The Suffolk Stud Book is housed at the Suffolk Horse Museum in Woodbridge, Suffolk and is an extraordinary series of volumes, especially Volume One. It was written by the first secretary of the Suffolk Horse Society, Herman Biddell, who spent two years of his life just researching the breeding of every stallion that he could trace alive or dead. He recorded the breeding of every mare that was alive in 1880 and put all this information together in one volume and prefaced it with an extraordinary account of the people of the day and all the history he could find about the breed. It’s a very humorous and fascinating read and it’s a lovely book.
The Suffolk Horse & East Anglia
The Suffolk horse was the most important thing in the whole of East Anglia because nearly everything was moved by it one way or another and it affected the lives of so many people. There were hundreds of these horses and they were very labour intensive so there were probably thousands of people who worked with them.
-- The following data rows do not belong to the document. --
## src/rtl/im_loader.sv

```systemverilog
`default_nettype none
// ============================================================================
// Module      : im_loader
// Description : Runtime loader for the 4 KB instruction memory. Parses a
//               framed byte stream (16-bit word count, big-endian payload
//               words, XOR checksum byte) and writes 32-bit words into the
//               memory write port from word address 0 upward. Holds the CPU
//               in reset for the duration of the load.
// Revision    : 1.0 - initial release
// ============================================================================
module im_loader #(
  parameter int ADDR_W    = 10,
  parameter int MAX_WORDS = 1024
) (
  input  logic              clk,
  input  logic              reset_n,
  input  logic              start,
  input  logic              byte_valid,
  input  logic [7:0]        byte_data,
  output logic              byte_ready,
  output logic              im_we,
  output logic [ADDR_W-1:0] im_addr,
  output logic [31:0]       im_wdata,
  output logic [10:0]       words_written,
  output logic              busy,
  output logic              cpu_hold,
  output logic              done,
  output logic              err
);

  localparam logic [10:0] c_max_words = 11'(MAX_WORDS);

  typedef enum logic [2:0] {
    S_IDLE   = 3'd0,
    S_LEN_HI = 3'd1,
    S_LEN_LO = 3'd2,
    S_DATA   = 3'd3,
    S_CHECK  = 3'd4,
    S_FIN    = 3'd5
  } state_t;

  state_t      r_state;
  logic [7:0]  r_len_hi;   // high length byte, held until the low byte arrives
  logic [10:0] r_len;      // accepted frame length in words
  logic [10:0] r_widx;     // index of the word currently being assembled
  logic [1:0]  r_bcnt;     // byte position within the current word
  logic [23:0] r_asm;      // first three bytes of the current word
  logic [7:0]  r_csum;     // running XOR of payload bytes

  logic [10:0] w_len;
  logic        w_len_ok;
  logic        w_last_word;

  // Length as seen on the LEN_LO byte; the top five bits of the high byte must be zero.
  assign w_len       = {r_len_hi[2:0], byte_data};
  assign w_len_ok    = (r_len_hi[7:3] == 5'd0) && (w_len != 11'd0) && (w_len <= c_max_words);
  assign w_last_word = ((r_widx + 11'd1) == r_len);

  // Byte acceptance depends only on state so the source never sees a combinational loop.
  always_comb begin
    byte_ready = 1'b0;
    case (r_state)
      S_LEN_HI, S_LEN_LO, S_DATA, S_CHECK: byte_ready = 1'b1;
      default:                             byte_ready = 1'b0;
    endcase
  end

  // The CPU stays in reset exactly as long as a load is in progress.
  assign cpu_hold = busy;

  // Frame parser FSM with registered memory-port and status outputs.
  always_ff @(posedge clk or negedge reset_n) begin
    if (!reset_n) begin
      r_state       <= S_IDLE;
      r_len_hi      <= 8'd0;
      r_len         <= 11'd0;
      r_widx        <= 11'd0;
      r_bcnt        <= 2'd0;
      r_asm         <= 24'd0;
      r_csum        <= 8'd0;
      im_we         <= 1'b0;
      im_addr       <= '0;
      im_wdata      <= 32'd0;
      words_written <= 11'd0;
      busy          <= 1'b0;
      done          <= 1'b0;
      err           <= 1'b0;
    end else begin
      // Write strobe is a single-cycle pulse unless re-armed below.
      im_we <= 1'b0;
      case (r_state)
        S_IDLE: begin
          if (start) begin
            r_state       <= S_LEN_HI;
            busy          <= 1'b1;
            done          <= 1'b0;
            err           <= 1'b0;
            words_written <= 11'd0;
            r_bcnt        <= 2'd0;
            r_csum        <= 8'd0;
            r_widx        <= 11'd0;
            im_addr       <= '0;
          end
        end
        S_LEN_HI: begin
          if (byte_valid) begin
            r_len_hi <= byte_data;
            r_state  <= S_LEN_LO;
          end
        end
        S_LEN_LO: begin
          if (byte_valid) begin
            if (w_len_ok) begin
              r_len   <= w_len;
              r_state <= S_DATA;
            end else begin
              err     <= 1'b1;
              r_state <= S_FIN;
            end
          end
        end
        S_DATA: begin
          if (byte_valid) begin
            r_asm  <= {r_asm[15:0], byte_data};
            r_csum <= r_csum ^ byte_data;
            r_bcnt <= r_bcnt + 2'd1;
            if (r_bcnt == 2'd3) begin
              im_we         <= 1'b1;
              im_wdata      <= {r_asm, byte_data};
              im_addr       <= r_widx[ADDR_W-1:0];
              words_written <= words_written + 11'd1;
              r_widx        <= r_widx + 11'd1;
              if (w_last_word) r_state <= S_CHECK;
            end
          end
        end
        S_CHECK: begin
          if (byte_valid) begin
            if (byte_data == r_csum) done <= 1'b1;
            else                     err  <= 1'b1;
            r_state <= S_FIN;
          end
        end
        S_FIN: begin
          busy    <= 1'b0;
          r_state <= S_IDLE;
        end
        default: begin
          busy    <= 1'b0;
          r_state <= S_IDLE;
        end
      endcase
    end
  end

endmodule
`default_nettype wire

```

## config.mk

```make
export PLATFORM = sky130hd
export DESIGN_NAME = im_loader
export DESIGN_NICKNAME = d
export VERILOG_FILES = /design/src/rtl/im_loader.sv
export SDC_FILE = /design/constraint.sdc
export NUM_CORES = 1
export LEC_CHECK = 0
export CAP_MARGIN = 20
export CORE_ASPECT_RATIO = 1.2
export CORE_MARGIN = 2
export CORE_UTILIZATION = 35
export DETAILED_ROUTE_END_ITERATION = 10
export MAX_ROUTING_LAYER = met4
export PLACE_DENSITY = 0.64
export SYNTH_ARGS = -nofsm -noshare
export SYNTH_HDL_FRONTEND = slang
export SYNTH_SLANG_ARGS = --single-unit
```

## constraint.sdc

```tcl
create_clock -name clk -period 2.3 [get_ports clk]
set_input_delay 0.46 -clock clk [delete_from_list [all_inputs] [get_ports clk]]
set_output_delay 0.46 -clock clk [all_outputs]
set_load 0.05 [all_outputs]
```

==> qor.csv, run 1 <==
stage,metric,value,unit
run_status,status,finished clean,
setup_path,r2r-end,r_state[1],
setup_path,critical_path.top_delay_family,compound AO/OA/AOI/OAI gates,
final_layout,area_delta_synth_final,33.5,%
grt,vias_in_the_first_global_route,4521,
sta,timing.final.setup_violations,0,
final_layout,drive_above_1_share,0.164,
power_and_ir_drop,power.total,9.67,mW
final_layout,post-route-util,0.473,
setup_path,critical_path.reg2reg.startpoint,r_widx[1],
setup_path,critical_path.endpoint_type,flip-flop,
synth,synth_sequential_area_ratio,0.564,
clock_tree,htree_levels,4,
placed_design,place_area,0.00673,mm2
sta,final_min_period_over_clock_period,0.955,
clock_tree,tritoncts_clock_tree,yes,
setup_path,critical_path_peak_fanout,5,
sta,clock-skew-final,0.00984,ns
synth,post_synth_instance_area,0.00550,mm2
synth,synth_seq_cells,124,
grt,first_pass_grt_wire_length,22800,um
setup_path,cp_data_required_time,2.58,ns
floorplanning,floorplan.die_area,0.0167,mm2
sta,timing.final.crit_period,2.20,ns
sta,fmax,455,MHz
routing,drt.antenna.violating_nets,0,
sta,setup_ws,0.103,ns
floorplanning,die_height,141,um
clock_tree,numCtsBuffers,17,
synth,yosys.cell_types.count,48,
clock_tree,cts.sinks,124,
sta,hold_viol_final,0,
grt,grt.overflow.total,0,
synth,synth.net_count,592,
synth,synth.avg_cell_area,9.53,um2
placed_design,buffer_ports.inserted,70,
final_layout,design.final.nets,697,
setup_path,reg2reg_path_depth,8,
floorplanning,io_pins,71,
floorplanning,placeable_area,0.0155,mm2
routing,vias_per_cell,5.06,
grt,global_route.usage.total,0.179,
setup_path,cp_cell_sequence,"buf_4, nand3_2, or4_1, a211oi_2, o2111ai_1, a211oi_2, buf_4, o21ai_0",
placed_design,finalWeightedCongestion,0.895,
routing,drtPass1Iterations,7,
setup_path,worst-setup-path-type,flip-flop to flip-flop,
setup_path,cp-start-kind,flip-flop,
placed_design,dp_worst_setup_slack,-0.336,ns
final_layout,sequential_cell_area,0.00311,mm2
routing,route.detailed.drc,0,
power_and_ir_drop,power_leakage,3.46,nW
synth,netlist_instances,577,
sta,max_slew.worst_pin.slew,0.535,ns
routing,first_iter_violations,347,
routing,num_vias,4567,
setup_path,crit_buf_inv,2,
final_layout,number_of_inserted_filler_cells_in_the_final_layout,1496,
setup_path,worst_ep_arrival_time,2.47,ns
clock_tree,clock_tree.buffer_depth,2,
grt,grt_antenna_before_repair,0,
synth,ys_dominant_reg_cell,sky130_fd_sc_hd__dfrtp_1,
sta,timing.hold.ws,0.0306,ns
clock_tree,cts_root_buffer,sky130_fd_sc_hd__clkbuf_16,
clock_tree,clk_transition_reported_paths,0.05,ns
sta,slew_violations,0,
floorplanning,start_util,0.354,
final_layout,post_layout_nonfiller_instances,903,
power_and_ir_drop,irDropWorstVdd,639,uV
sta,rsz0062_at_grt,false,
power_and_ir_drop,power_density,1320,mW/mm2
synth,synth-edff-count,0,
synth,synth-async-reset-ratio,1.00,
placed_design,dp_hpwl,9830,um
final_layout,multi_input_area,0.00226,mm2
floorplanning,die_width,118,um
clock_tree,cts.hold.buffers_added,0,
synth,yosys_warnings,0,
setup_path,largest_incremental_delay_on_the_critical_path,0.55,ns
routing,wire_per_inst,15.6,um
placed_design,placed_cells_incl_taps,870,
sta,slew_headroom,0.642,
setup_path,worst-r2r-setup-slack,0.10,ns
final_layout,antenna-diode-count,0,
sta,tns,0,ns
clock_tree,insertion_delay,0.41,ns
grt,grt_max_degree,43,
routing,drt-total-wl,14100,um
setup_path,slowest_stage,sky130_fd_sc_hd__or4_1,
flow_run,drv.max_cap_violation_count,0,
floorplanning,num_rows,50,
hold_path,worstHoldPathType,primary input to asynchronous set/reset pin,
final_layout,final_design_area_no_fill,0.00734,mm2
-- sequential cells by signal, summed over array words and instances (netlist names), 8 cells and up --
name / count
r_len: 11
r_len_hi: 8
im_wdata: 32
r_asm: 24
im_addr: 10
r_csum: 8
r_widx: 11
words_written: 11
-- cells by family (layout without fill, tap and decap cells) --
logic type | Yosys count | count (layout) | share of synthesized area
mux | 18 | 18 | 0.0369
xor+xnor | 29 | 29 | 0.0462
flops | 124 | 124 | 0.564
simple gates | 278 | 278 | 0.218
buf+inv | 36 | 154 | 0.0275
compound gates | 89 | 89 | 0.101
fa+ha+maj | 3 | 3 | 0.00683
-- timing repair --
item                       CTS  global route
gates cloned                 0             0
setup endpoints to repair    3             4
setup buffers                0             1
gates resized for setup      1             4
-- layout make-up --
class                           instances  share of cell area
Clock buffer                           21              0.0641
Clock inverter                         11              0.0160
Inverter                                6             0.00307
Multi-Input combinational cell        417               0.308
Sequential cell                       124               0.423
Tap cell                              208              0.0355
Timing Repair Buffer                  116               0.150
-- report_power, final --
| part | internal (mW) | switching (mW) |
|---|---|---|
| combinational | 1.33 | 2.25 |
| clock | 1.67 | 0.941 |
| sequential | 2.90 | 0.576 |
| total | 5.90 | 3.77 |
-- metal layers --
metal	wire length, um	GRT usage
met3	552	0.0374
met4	242	0.0652
met5	0	-
met1	5690	0.205
met2	7600	0.311
-- worst max path at each step --
stage	startpoint	endpoint	slack [ns]	cells past startpoint
final	r_widx[1]	r_state[1]	0.10	8
after floorplan	r_state[0]	byte_ready	0.21	3
after global placement	byte_data[0]	r_len[8]	-0.35	7
after CTS	r_widx[1]	r_state[1]	0.006	8
after global routing	r_widx[1]	r_state[1]	0.01	8
after detailed placement	byte_data[4]	r_len[8]	-0.34	7
-- synthesized netlist by cell type (2+ instances only) --
master / instances / area share
sky130_fd_sc_hd__a31oi_1: 4 / 0.0045
sky130_fd_sc_hd__a22o_1: 9 / 0.014
sky130_fd_sc_hd__nor2b_1: 2 / 0.0023
sky130_fd_sc_hd__o211ai_1: 3 / 0.0041
sky130_fd_sc_hd__or3_1: 2 / 0.0023
sky130_fd_sc_hd__mux2_2: 18 / 0.037
sky130_fd_sc_hd__o22ai_1: 4 / 0.0045
sky130_fd_sc_hd__nor3_1: 5 / 0.0045
sky130_fd_sc_hd__buf_1: 2 / 0.0014
sky130_fd_sc_hd__nand2_1: 192 / 0.13
sky130_fd_sc_hd__o31ai_1: 7 / 0.0096
sky130_fd_sc_hd__xor2_1: 14 / 0.022
sky130_fd_sc_hd__nor4_1: 5 / 0.0057
sky130_fd_sc_hd__buf_4: 2 / 0.0027
sky130_fd_sc_hd__a211oi_2: 2 / 0.0045
sky130_fd_sc_hd__nand2b_1: 3 / 0.0034
sky130_fd_sc_hd__buf_2: 6 / 0.0055
sky130_fd_sc_hd__a21oi_1: 9 / 0.0082
sky130_fd_sc_hd__nor2_1: 30 / 0.020
sky130_fd_sc_hd__or2_2: 2 / 0.0023
sky130_fd_sc_hd__nand3b_1: 2 / 0.0027
sky130_fd_sc_hd__a21o_1: 3 / 0.0041
sky130_fd_sc_hd__inv_1: 6 / 0.0041
sky130_fd_sc_hd__nand4_1: 8 / 0.0091
sky130_fd_sc_hd__dfrtp_1: 124 / 0.56
sky130_fd_sc_hd__o21ai_0: 43 / 0.039
sky130_fd_sc_hd__and3_1: 8 / 0.0091
sky130_fd_sc_hd__ha_1: 3 / 0.0068
sky130_fd_sc_hd__xnor2_1: 15 / 0.024
sky130_fd_sc_hd__nand3_1: 8 / 0.0073
sky130_fd_sc_hd__clkbuf_1: 19 / 0.013
-- cells in the final DEF (no fill, tap or decap), drive strengths merged, types with 3 or more instances in the layout --
cell,synthesis,final
clkbuf,20,21
o22ai,4,4
a31oi,4,4
xnor2,15,15
clkdlybuf4s50,0,68
o211ai,3,3
a21o,3,3
nand2b,3,3
nand2,192,192
nor2,30,30
clkinv,0,4
nand3,9,9
o31ai,7,7
nor3,6,6
nor4,5,5
inv,6,6
ha,3,3
or3,3,3
xor2,14,14
and3,9,9
a21oi,10,10
o21ai,43,43
clkinvlp,0,5
mux2,18,18
a22o,10,10
dfrtp,124,124
nand4,8,8
buf,10,48
No activity file was read; power rests on OpenSTA's default activity.
==> inputs of run 2 (changes only) <==
PLACE_DENSITY = 0.59   (was 0.64)
==> qor.csv, run 2 (synthesized netlist as in run 1, its figures left out) <==
stage,metric,value,unit
final_layout,antenna-diode-count,0,
placed_design,finalWeightedCongestion,0.882,
floorplanning,floorplan.die_area,0.0167,mm2
routing,drt-total-wl,13600,um
routing,first_iter_violations,277,
sta,timing.final.setup_violations,0,
clock_tree,cts.hold.buffers_added,0,
sta,rsz0062_at_grt,false,
power_and_ir_drop,power.total,9.47,mW
setup_path,critPathLaunch,r_widx[1],
grt,global_route.usage.total,0.178,
routing,vias_per_cell,4.95,
routing,wire_per_inst,15.1,um
power_and_ir_drop,power_density,1300,mW/mm2
placed_design,buffer_ports.inserted,70,
power_and_ir_drop,irDropWorstVdd,753,uV
sta,slew_violations,0,
setup_path,path_depth,8,
setup_path,reg2reg_path_depth,8,
routing,drt.antenna.violating_nets,0,
placed_design,dp_hpwl,9340,um
floorplanning,num_rows,50,
setup_path,cp_data_required_time,2.59,ns
sta,max_slew.worst_pin.slew,0.567,ns
setup_path,worst-setup-path-type,flip-flop to flip-flop,
grt,grt.overflow.total,0,
floorplanning,io_pins,71,
clock_tree,tritoncts_clock_tree,yes,
sta,timing.final.crit_period,2.16,ns
routing,route.detailed.drc,0,
setup_path,cp-start-kind,flip-flop,
clock_tree,clk_transition_reported_paths,0.05,ns
sta,final_min_period_over_clock_period,0.941,
setup_path,worst_ep_arrival_time,2.46,ns
setup_path,slowest_stage,sky130_fd_sc_hd__dfrtp_2,
clock_tree,clock_tree.buffer_depth,2,
setup_path,critical_path.top_delay_family,compound AO/OA/AOI/OAI gates,
clock_tree,cts.sinks,124,
run_status,status,finished clean,
routing,num_vias,4473,
setup_path,critical_path.endpoint_type,flip-flop,
sta,fmax,462,MHz
setup_path,critical_path_peak_fanout,5,
clock_tree,cts_root_buffer,sky130_fd_sc_hd__clkbuf_16,
routing,drtPass1Iterations,4,
final_layout,area_delta_synth_final,32.8,%
grt,grt_max_degree,41,
final_layout,design.final.nets,698,
grt,vias_in_the_first_global_route,4530,
grt,first_pass_grt_wire_length,22700,um
floorplanning,placeable_area,0.0155,mm2
final_layout,biggestRegsByFlops,"im_wdata (32), r_asm (24)",
sta,clock-skew-final,0.0135,ns
sta,setup_ws,0.135,ns
floorplanning,die_width,118,um
clock_tree,numCtsBuffers,17,
sta,hold_viol_final,0,
floorplanning,die_height,141,um
final_layout,largest_register_ffs,32,
final_layout,number_of_inserted_filler_cells_in_the_final_layout,1510,
floorplanning,start_util,0.354,
grt,grt_antenna_before_repair,0,
setup_path,cp_cell_sequence,"ha_1, nand3_1, or2_2, o31ai_4, o2111ai_1, a211oi_2, buf_4, o21ai_0",
clock_tree,htree_levels,4,
power_and_ir_drop,power_leakage,3.44,nW
final_layout,mostFrequentLayoutCell,sky130_fd_sc_hd__nand2_1,
placed_design,dp_worst_setup_slack,-0.225,ns
final_layout,registers.top_by_ff_count,im_wdata,
hold_path,worstHoldPathType,primary input to asynchronous set/reset pin,
sta,slew_headroom,0.622,
setup_path,crit_buf_inv,1,
final_layout,mostFrequentLayoutCells,"sky130_fd_sc_hd__nand2_1 (192), sky130_fd_sc_hd__dfrtp_1 (123), sky130_fd_sc_hd__clkdlybuf4s50_1 (68), sky130_fd_sc_hd__o21ai_0 (43), sky130_fd_sc_hd__buf_4 (43)",
clock_tree,insertion_delay,0.42,ns
setup_path,critical_path.reg2reg.startpoint,r_widx[1],
setup_path,largest_incremental_delay_on_the_critical_path,0.41,ns
final_layout,drive_above_1_share,0.158,
flow_run,drv.max_cap_violation_count,0,
run 2: changes by cell type in the layout (fill, tap and decap cells not counted), sizes merged:
| cell | delta |
|---|---|
| clkbuf | -2 |
| bufinv | -1 |
| buf | +1 |
| clkinv | +2 |
run 2: through the flow:
| step | setup TNS, ns | utilization | cells | area [um2] | hold WS, ns |
|---|---|---|---|---|---|
| floorplan | 0 | - | 577 | 5500 | 0.164 |
| global placement | -2.37 | 0.434 | 870 | 6740 | 0.456 |
| detailed placement | -3.24 | 0.434 | 870 | 6740 | 0.461 |
| CTS | 0 | 0.469 | 901 | 7270 | 0.0427 |
| global route | 0 | 0.471 | 903 | 7300 | 0.0646 |
| finish | 0 | 0.471 | 903 | 7300 | 0.0411 |
run 2: layer usage:
metal  global-route usage  up-vias  share of wire
li1                     -     2147              -
met1                0.210     2210           0.44
met2                0.287       94           0.51
met3               0.0406       22          0.030
met4               0.0896        0          0.025
met5                    -        -              0
run 2: repair_timing:
action / 4_1_cts / 5_1_grt
buffers inserted: 0 / 2
resized for setup: 0 / 3
setup endpoints to repair: 0 / 3
run 2: cell type report:
class / count / area (um2) / share of cell area
clock buffer: 19 / 433 / 0.0593
inverter: 6 / 22.5 / 0.00308
tap: 208 / 260 / 0.0356
multi-input combinational: 417 / 2260 / 0.309
clock inverter: 12 / 101 / 0.0139
timing repair buffer: 117 / 1120 / 0.154
sequential: 124 / 3100 / 0.425
run 2: where the power goes:
group / internal (mW) / switching, mW
logic: 1.35 / 2.24
registers: 2.90 / 0.564
clock network: 1.47 / 0.954
run 2: final timing paths:
check	slack, ns	endpoint
min reg2reg	0.47	im_wdata[31]
max reg2reg	0.14	r_state[1]
max	0.14	r_state[1]
max in group asynchronous	1.54	r_widx[1]
min in group clk	0.47	im_wdata[31]
min	0.04	im_wdata[13]
==> inputs of run 3 (changes only) <==
ABC_CLOCK_PERIOD_IN_PS = 2300   (was unset)
HOLD_SLACK_MARGIN = 0.15   (was unset)
==> qor.csv, run 3 (synthesized netlist as in run 1, its figures left out) <==
stage,metric,value,unit
clock_tree,htree_levels,4,
final_layout,mostFrequentLayoutCell,sky130_fd_sc_hd__nand2_1,
final_layout,drive_above_1_share,0.158,
routing,drt-total-wl,13600,um
flow_run,drv.max_cap_violation_count,0,
final_layout,registers.top_by_ff_count,im_wdata,
final_layout,mostFrequentLayoutCells,"sky130_fd_sc_hd__nand2_1 (192), sky130_fd_sc_hd__dfrtp_1 (123), sky130_fd_sc_hd__clkdlybuf4s50_1 (68), sky130_fd_sc_hd__o21ai_0 (43), sky130_fd_sc_hd__buf_4 (43)",
floorplanning,num_rows,50,
floorplanning,floorplan.die_area,0.0167,mm2
clock_tree,cts_root_buffer,sky130_fd_sc_hd__clkbuf_16,
grt,vias_in_the_first_global_route,4524,
run_status,status,finished clean,
routing,drt.antenna.violating_nets,0,
hold_path,worstHoldPathType,flip-flop to flip-flop,
sta,timing.final.crit_period,2.16,ns
final_layout,post-route-util,0.471,
grt,first_pass_grt_wire_length,22700,um
hold_path,hold_path_end,im_wdata[31],
setup_path,critical_path.top_delay_family,flip-flops,
grt,global_route.usage.total,0.177,
grt,grt.overflow.total,0,
final_layout,largest_register_ffs,32,
clock_tree,clk_transition_reported_paths,0.05,ns
setup_path,r2r-end,r_state[1],
sta,slew_headroom,0.621,
clock_tree,cts.sinks,124,
power_and_ir_drop,irDropWorstVdd,755,uV
sta,slew_violations,0,
sta,hold_viol_final,0,
placed_design,buffer_ports.inserted,70,
floorplanning,placeable_area,0.0155,mm2
sta,timing.final.setup_violations,0,
grt,grt_antenna_before_repair,0,
floorplanning,io_pins,71,
clock_tree,tritoncts_clock_tree,yes,
setup_path,critical_path.endpoint_type,output pin,
clock_tree,insertion_delay,0.42,ns
sta,final_min_period_over_clock_period,0.941,
clock_tree,clock_tree.buffer_depth,2,
routing,vias_per_cell,4.96,
floorplanning,die_width,118,um
placed_design,dp_hpwl,9340,um
final_layout,biggestRegsByFlops,"im_wdata (32), r_asm (24)",
power_and_ir_drop,power.total,9.47,mW
routing,drtPass1Iterations,4,
setup_path,crit_buf_inv,2,
setup_path,cp_cell_sequence,"nor2_1, buf_4, xnor2_1, buf_12",
final_layout,multi_input_area,0.00226,mm2
setup_path,worst-setup-path-type,flip-flop to output pin,
placed_design,finalWeightedCongestion,0.882,
setup_path,largest_incremental_delay_on_the_critical_path,0.60,ns
sta,rsz0062_at_grt,false,
sta,fmax,462,MHz
final_layout,number_of_inserted_filler_cells_in_the_final_layout,1511,
setup_path,critical_path_peak_fanout,15,
setup_path,reg2reg_path_depth,8,
final_layout,antenna-diode-count,0,
final_layout,sequential_cell_area,0.00310,mm2
setup_path,worst_ep_arrival_time,1.70,ns
sta,timing.hold.ws,0.470,ns
power_and_ir_drop,power_leakage,3.45,nW
final_layout,area_delta_synth_final,33.0,%
sta,clock-skew-final,0.0125,ns
setup_path,cp_data_required_time,1.84,ns
hold_path,min_path_cells,2,
power_and_ir_drop,power_density,1300,mW/mm2
grt,grt_max_degree,41,
setup_path,critical_path.reg2reg.startpoint,r_widx[1],
routing,wire_per_inst,15.0,um
floorplanning,start_util,0.354,
setup_path,slowest_stage,sky130_fd_sc_hd__dfrtp_1,
hold_path,min-delay-start,r_asm[23],
sta,max_slew.worst_pin.slew,0.568,ns
routing,first_iter_violations,267,
floorplanning,die_height,141,um
clock_tree,numCtsBuffers,17,
final_layout,design.final.nets,699,
routing,route.detailed.drc,0,
routing,num_vias,4483,
setup_path,worst-r2r-setup-slack,0.15,ns
setup_path,cp-start-kind,flip-flop,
Even today, if we have a Suffolk horse event, people will come up who live in town somewhere and tell us about their father or their grandfather who was a horseman. It touched the lives of everyone.
The horseman was the most important man on the farm. There were grades of horsemen. On a very big farm, which might have forty working horses on it, there was the head horseman. He was absolutely in charge of everything to do with the horses - he fed the horses and was responsible for them. Veterinary medicine was at a very low level at that time and all the vets really did was things like castrating horses. It was the head horseman who would actually treat their illnesses. He would have had a little notebook and we have one or two here at the museum. They were deadly secret these books because in them they recorded treatments and secret ways of handling horses and controlling them with concoctions that they made up. Each book would have recipes for lotions, special oils and aromatic herbs used in the caring and treating of the horses. These little books were the passport to a job and jobs were very difficult to get at the time. If you had a job you had to look after it, especially if you were a head horseman, because that was the peak of the whole farm labour force. They were very often passed down from father to son and once you had the book you kept it and no one else was allowed to see it.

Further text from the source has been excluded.